• **Aim of the exercise**
Some lines in the listing below may include the string "lower". How many are there? Give only the number.

• **Dataset**
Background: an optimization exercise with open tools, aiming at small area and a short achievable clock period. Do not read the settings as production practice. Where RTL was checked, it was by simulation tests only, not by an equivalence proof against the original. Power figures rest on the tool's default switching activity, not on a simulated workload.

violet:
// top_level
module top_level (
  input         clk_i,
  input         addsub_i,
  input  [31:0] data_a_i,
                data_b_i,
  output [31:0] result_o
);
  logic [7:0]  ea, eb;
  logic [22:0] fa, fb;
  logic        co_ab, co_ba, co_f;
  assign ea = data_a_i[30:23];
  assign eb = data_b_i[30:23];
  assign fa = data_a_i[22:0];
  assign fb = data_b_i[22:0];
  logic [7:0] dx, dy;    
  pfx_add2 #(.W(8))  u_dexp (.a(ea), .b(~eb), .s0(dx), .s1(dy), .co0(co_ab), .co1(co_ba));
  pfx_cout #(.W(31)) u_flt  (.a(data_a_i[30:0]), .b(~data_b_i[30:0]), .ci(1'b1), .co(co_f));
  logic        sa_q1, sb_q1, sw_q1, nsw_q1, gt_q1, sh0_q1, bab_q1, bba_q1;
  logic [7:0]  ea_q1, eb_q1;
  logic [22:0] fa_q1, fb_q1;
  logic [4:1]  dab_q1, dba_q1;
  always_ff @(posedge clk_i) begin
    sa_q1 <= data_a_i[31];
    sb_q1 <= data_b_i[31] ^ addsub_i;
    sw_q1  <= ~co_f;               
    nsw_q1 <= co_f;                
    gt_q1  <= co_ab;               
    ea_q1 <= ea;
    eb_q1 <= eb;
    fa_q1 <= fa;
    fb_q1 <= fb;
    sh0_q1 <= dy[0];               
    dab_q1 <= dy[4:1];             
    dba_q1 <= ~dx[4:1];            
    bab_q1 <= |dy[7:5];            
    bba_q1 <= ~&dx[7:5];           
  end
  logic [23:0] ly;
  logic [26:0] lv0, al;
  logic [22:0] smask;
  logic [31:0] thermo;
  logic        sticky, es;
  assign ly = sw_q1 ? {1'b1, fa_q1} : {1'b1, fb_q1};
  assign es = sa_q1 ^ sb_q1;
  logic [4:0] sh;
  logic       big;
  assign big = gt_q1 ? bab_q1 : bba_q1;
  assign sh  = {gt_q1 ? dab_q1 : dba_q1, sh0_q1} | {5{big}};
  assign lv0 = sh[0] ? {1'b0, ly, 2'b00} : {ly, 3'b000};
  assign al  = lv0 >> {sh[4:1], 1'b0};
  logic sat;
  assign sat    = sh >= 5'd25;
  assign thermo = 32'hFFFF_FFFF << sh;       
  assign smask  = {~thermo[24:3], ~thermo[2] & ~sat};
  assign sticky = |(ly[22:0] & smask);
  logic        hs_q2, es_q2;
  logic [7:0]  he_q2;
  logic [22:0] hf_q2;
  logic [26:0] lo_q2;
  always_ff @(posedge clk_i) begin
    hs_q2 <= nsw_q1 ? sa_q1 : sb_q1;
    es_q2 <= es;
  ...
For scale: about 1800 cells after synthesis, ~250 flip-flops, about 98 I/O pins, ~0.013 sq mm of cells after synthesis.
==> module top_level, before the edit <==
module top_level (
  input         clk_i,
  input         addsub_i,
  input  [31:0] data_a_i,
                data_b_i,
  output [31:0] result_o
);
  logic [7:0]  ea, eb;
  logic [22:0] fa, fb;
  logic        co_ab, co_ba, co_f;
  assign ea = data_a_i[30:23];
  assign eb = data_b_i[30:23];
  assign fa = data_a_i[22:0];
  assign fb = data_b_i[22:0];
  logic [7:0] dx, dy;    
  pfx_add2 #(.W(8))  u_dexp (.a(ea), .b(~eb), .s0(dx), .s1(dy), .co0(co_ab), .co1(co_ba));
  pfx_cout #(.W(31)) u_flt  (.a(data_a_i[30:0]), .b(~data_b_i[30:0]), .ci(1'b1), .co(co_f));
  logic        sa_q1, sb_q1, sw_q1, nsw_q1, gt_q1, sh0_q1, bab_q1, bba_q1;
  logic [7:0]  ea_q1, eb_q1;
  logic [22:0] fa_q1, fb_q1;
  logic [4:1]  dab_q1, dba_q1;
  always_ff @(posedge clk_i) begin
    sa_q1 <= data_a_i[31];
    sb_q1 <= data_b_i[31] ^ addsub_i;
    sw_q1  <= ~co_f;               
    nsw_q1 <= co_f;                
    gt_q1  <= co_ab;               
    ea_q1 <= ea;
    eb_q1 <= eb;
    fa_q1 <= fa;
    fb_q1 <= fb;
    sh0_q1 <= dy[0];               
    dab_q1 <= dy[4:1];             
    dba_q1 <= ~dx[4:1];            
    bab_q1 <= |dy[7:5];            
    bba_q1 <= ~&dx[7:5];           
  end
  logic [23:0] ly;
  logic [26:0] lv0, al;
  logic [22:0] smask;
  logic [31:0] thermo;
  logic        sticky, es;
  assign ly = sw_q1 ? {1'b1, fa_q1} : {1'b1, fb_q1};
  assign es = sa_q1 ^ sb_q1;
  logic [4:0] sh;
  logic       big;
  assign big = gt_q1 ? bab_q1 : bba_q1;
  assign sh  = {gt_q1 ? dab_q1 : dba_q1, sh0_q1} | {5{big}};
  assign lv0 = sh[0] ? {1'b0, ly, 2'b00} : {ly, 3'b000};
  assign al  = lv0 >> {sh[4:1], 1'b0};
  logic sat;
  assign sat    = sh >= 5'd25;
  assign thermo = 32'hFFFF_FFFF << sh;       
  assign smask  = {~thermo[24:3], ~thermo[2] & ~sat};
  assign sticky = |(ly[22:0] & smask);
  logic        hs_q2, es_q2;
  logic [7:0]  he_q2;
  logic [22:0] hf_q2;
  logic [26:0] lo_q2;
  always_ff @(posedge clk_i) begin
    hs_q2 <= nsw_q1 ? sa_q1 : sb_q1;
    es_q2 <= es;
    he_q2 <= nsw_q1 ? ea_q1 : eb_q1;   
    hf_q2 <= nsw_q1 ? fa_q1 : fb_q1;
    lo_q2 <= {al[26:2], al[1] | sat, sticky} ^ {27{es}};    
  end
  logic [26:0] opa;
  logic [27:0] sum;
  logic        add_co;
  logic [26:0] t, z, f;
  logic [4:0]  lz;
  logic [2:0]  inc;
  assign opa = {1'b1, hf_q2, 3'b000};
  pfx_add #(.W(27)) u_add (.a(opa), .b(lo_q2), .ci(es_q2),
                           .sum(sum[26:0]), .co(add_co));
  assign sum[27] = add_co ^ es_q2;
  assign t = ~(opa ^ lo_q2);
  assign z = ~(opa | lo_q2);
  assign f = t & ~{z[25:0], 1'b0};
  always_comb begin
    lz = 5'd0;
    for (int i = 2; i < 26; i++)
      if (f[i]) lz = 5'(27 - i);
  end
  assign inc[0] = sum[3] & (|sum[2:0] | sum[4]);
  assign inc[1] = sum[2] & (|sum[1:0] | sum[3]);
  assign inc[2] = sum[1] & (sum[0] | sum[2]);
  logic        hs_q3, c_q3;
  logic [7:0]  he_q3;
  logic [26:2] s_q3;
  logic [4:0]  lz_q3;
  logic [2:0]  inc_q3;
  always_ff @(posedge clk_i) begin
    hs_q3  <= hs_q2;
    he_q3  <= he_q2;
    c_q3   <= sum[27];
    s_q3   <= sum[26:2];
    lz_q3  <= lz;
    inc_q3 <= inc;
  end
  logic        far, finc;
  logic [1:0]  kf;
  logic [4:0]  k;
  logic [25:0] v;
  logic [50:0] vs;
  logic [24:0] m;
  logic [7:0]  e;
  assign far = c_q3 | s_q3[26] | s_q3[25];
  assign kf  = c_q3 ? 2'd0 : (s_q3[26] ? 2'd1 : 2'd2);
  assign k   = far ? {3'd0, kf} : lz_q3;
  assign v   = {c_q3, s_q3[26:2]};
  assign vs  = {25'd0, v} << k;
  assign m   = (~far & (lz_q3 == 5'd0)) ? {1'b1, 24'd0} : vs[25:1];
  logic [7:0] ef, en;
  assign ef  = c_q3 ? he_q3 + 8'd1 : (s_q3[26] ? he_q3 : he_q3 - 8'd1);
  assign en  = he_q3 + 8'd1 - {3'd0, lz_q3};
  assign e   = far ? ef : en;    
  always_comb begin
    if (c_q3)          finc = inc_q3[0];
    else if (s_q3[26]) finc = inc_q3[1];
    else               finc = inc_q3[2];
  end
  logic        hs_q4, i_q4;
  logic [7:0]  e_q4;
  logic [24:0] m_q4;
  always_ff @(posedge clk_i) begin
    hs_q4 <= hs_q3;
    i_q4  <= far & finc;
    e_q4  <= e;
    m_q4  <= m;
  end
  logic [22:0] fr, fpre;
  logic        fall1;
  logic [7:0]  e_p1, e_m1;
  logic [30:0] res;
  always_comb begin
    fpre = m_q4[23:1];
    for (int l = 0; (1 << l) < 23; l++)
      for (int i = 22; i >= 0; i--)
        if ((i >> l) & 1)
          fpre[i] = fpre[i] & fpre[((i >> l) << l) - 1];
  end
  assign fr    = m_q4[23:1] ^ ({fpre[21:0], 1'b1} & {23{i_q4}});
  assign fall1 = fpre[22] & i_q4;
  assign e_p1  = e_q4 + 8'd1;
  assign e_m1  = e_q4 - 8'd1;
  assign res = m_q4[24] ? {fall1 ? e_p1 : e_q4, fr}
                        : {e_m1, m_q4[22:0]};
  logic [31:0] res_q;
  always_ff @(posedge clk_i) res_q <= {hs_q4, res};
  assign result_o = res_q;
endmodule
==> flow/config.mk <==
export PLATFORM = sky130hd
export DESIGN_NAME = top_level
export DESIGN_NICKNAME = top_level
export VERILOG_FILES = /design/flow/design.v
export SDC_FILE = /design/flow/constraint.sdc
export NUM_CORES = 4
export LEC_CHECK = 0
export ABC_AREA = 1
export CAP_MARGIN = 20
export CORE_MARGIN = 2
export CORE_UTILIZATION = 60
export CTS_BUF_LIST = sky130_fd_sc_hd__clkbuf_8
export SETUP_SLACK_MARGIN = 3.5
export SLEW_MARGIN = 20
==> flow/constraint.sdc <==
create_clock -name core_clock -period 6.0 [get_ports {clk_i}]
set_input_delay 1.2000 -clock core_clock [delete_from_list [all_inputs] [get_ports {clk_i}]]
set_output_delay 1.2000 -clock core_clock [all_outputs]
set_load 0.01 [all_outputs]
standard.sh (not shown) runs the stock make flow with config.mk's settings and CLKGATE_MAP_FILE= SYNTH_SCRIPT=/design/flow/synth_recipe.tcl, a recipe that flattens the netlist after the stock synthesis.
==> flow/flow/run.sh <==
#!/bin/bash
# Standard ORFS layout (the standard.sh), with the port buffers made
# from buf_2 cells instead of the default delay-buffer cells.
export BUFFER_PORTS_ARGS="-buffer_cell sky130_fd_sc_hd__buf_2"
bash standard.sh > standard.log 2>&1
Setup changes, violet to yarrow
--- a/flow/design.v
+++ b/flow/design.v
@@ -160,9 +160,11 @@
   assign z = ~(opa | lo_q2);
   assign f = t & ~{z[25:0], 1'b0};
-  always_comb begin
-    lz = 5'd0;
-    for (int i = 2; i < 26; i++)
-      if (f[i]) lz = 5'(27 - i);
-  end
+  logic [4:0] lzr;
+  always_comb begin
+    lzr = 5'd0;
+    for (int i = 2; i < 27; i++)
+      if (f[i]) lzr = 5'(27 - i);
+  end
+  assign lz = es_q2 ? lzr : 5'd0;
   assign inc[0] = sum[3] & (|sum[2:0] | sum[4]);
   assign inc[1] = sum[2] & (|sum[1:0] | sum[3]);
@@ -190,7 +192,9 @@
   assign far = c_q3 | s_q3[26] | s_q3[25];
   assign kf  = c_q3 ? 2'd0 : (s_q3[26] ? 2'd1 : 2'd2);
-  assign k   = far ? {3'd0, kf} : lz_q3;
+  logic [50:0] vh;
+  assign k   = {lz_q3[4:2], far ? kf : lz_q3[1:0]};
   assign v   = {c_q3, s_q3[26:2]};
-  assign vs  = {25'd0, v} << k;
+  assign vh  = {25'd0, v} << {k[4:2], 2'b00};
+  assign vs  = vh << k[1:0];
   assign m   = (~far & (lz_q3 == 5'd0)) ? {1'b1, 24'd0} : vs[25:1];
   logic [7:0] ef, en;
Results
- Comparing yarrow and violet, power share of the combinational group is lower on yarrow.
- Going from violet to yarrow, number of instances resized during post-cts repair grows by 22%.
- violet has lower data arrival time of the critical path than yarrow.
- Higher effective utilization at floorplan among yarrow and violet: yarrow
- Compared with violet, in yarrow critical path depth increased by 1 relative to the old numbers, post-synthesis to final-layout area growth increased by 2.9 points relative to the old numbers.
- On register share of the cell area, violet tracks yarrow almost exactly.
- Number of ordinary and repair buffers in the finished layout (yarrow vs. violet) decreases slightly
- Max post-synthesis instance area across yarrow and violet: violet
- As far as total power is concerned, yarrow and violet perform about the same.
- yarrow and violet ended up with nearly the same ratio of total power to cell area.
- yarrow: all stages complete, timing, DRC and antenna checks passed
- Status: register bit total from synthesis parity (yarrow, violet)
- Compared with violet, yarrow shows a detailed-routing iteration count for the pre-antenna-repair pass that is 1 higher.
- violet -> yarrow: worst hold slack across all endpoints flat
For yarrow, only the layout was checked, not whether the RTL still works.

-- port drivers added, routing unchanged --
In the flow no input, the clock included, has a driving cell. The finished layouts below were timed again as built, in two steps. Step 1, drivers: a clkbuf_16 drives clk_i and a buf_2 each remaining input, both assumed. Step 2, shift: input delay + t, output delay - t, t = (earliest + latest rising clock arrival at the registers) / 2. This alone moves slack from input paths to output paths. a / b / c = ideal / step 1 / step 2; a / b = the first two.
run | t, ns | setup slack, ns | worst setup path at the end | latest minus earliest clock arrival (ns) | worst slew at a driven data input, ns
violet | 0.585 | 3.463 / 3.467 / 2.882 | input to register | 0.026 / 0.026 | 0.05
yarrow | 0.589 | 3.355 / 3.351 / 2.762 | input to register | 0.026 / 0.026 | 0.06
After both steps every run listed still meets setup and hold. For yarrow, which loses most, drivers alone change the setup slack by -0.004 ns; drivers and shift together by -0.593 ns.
---
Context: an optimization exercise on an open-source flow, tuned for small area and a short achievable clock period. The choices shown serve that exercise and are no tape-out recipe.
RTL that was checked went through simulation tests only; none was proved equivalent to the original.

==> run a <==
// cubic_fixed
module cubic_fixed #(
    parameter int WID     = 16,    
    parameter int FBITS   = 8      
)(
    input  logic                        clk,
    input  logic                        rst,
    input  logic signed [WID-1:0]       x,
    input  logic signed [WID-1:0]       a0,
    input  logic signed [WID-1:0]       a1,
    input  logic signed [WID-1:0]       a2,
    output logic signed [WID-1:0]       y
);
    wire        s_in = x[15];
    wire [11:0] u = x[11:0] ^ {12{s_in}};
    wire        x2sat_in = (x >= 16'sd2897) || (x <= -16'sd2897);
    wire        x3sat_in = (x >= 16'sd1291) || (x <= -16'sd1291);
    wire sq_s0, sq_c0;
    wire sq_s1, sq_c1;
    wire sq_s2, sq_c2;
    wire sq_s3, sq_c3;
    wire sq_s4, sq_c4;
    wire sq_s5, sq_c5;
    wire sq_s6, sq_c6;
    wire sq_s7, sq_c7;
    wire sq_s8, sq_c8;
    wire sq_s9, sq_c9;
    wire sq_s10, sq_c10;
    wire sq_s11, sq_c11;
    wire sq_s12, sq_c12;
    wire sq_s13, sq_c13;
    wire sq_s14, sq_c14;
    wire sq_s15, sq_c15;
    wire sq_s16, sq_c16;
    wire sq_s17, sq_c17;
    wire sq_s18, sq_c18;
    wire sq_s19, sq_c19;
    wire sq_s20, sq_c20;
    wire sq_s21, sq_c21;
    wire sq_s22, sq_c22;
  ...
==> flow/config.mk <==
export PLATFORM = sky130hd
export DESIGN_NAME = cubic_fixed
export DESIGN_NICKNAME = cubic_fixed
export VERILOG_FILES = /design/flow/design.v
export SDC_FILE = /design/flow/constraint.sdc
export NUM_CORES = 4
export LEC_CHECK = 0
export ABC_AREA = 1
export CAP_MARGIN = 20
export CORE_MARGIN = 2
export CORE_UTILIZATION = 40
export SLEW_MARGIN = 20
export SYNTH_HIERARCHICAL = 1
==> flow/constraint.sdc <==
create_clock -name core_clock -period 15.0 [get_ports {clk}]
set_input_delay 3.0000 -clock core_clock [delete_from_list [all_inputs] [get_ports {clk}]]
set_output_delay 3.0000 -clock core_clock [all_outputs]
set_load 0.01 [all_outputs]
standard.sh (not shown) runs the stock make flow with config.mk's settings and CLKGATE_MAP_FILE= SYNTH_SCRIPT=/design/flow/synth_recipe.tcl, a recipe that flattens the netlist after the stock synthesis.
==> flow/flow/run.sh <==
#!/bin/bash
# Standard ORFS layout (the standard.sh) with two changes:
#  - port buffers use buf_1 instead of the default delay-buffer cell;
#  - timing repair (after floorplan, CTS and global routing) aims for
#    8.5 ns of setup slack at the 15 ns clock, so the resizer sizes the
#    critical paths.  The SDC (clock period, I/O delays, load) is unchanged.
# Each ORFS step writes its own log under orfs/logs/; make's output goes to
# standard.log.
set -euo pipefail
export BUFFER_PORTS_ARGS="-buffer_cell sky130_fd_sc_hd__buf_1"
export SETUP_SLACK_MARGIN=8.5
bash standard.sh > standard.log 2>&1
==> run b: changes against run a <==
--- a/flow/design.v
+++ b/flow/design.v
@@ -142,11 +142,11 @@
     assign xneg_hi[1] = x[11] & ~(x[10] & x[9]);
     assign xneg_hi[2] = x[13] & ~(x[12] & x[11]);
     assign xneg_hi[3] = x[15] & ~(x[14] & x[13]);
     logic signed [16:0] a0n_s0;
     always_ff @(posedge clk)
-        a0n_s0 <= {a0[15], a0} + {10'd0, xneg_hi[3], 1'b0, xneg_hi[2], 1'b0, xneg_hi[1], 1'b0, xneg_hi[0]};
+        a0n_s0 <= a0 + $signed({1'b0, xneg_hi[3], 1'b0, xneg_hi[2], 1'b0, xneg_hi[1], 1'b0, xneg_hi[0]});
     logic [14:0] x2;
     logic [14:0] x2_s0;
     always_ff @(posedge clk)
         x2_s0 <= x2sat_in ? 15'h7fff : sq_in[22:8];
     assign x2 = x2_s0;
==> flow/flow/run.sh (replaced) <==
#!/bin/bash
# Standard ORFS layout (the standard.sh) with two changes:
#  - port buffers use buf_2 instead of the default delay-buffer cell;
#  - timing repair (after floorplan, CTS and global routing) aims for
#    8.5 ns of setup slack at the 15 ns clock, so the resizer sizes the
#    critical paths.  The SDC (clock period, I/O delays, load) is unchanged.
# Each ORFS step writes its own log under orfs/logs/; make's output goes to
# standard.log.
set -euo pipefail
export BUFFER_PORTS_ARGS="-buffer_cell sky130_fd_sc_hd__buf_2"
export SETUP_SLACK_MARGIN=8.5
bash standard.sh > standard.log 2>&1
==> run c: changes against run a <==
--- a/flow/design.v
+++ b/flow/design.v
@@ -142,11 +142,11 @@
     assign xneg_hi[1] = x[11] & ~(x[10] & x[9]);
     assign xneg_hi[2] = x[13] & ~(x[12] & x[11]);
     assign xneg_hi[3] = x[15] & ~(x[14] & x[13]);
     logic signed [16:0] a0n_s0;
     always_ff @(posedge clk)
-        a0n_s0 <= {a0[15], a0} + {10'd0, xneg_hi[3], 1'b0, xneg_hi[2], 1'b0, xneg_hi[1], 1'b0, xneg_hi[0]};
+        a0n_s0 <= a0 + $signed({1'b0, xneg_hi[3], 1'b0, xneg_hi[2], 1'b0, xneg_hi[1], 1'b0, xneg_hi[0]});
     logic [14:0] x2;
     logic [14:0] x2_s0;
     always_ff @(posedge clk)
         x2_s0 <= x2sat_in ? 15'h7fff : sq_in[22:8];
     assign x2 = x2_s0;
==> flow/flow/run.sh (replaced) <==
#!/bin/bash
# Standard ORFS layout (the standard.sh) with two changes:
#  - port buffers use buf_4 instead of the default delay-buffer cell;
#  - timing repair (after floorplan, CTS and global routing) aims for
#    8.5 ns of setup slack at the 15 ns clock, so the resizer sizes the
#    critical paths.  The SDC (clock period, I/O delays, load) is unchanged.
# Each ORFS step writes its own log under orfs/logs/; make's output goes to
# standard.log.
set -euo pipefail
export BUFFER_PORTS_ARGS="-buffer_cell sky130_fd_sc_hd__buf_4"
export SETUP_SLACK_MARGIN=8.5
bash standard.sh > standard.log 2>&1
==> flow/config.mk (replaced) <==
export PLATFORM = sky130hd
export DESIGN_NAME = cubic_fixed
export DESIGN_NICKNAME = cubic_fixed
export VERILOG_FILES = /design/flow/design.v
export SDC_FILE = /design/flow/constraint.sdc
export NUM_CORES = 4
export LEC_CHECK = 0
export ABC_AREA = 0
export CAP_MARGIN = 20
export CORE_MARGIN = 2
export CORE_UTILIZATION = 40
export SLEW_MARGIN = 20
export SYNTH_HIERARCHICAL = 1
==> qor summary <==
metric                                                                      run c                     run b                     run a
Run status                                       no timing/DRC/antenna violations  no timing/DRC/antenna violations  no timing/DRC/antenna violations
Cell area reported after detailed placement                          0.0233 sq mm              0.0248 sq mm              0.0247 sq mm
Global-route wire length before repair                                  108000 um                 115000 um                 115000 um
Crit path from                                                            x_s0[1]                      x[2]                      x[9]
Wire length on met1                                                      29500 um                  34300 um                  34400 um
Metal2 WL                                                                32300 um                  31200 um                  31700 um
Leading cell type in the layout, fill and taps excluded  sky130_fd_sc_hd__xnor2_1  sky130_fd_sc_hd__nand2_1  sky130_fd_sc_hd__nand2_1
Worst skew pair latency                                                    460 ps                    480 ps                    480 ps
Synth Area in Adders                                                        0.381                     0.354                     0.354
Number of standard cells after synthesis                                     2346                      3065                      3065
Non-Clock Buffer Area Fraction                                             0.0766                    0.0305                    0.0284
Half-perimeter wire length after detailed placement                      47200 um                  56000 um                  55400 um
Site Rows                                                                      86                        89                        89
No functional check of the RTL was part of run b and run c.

• **Output of the task**
2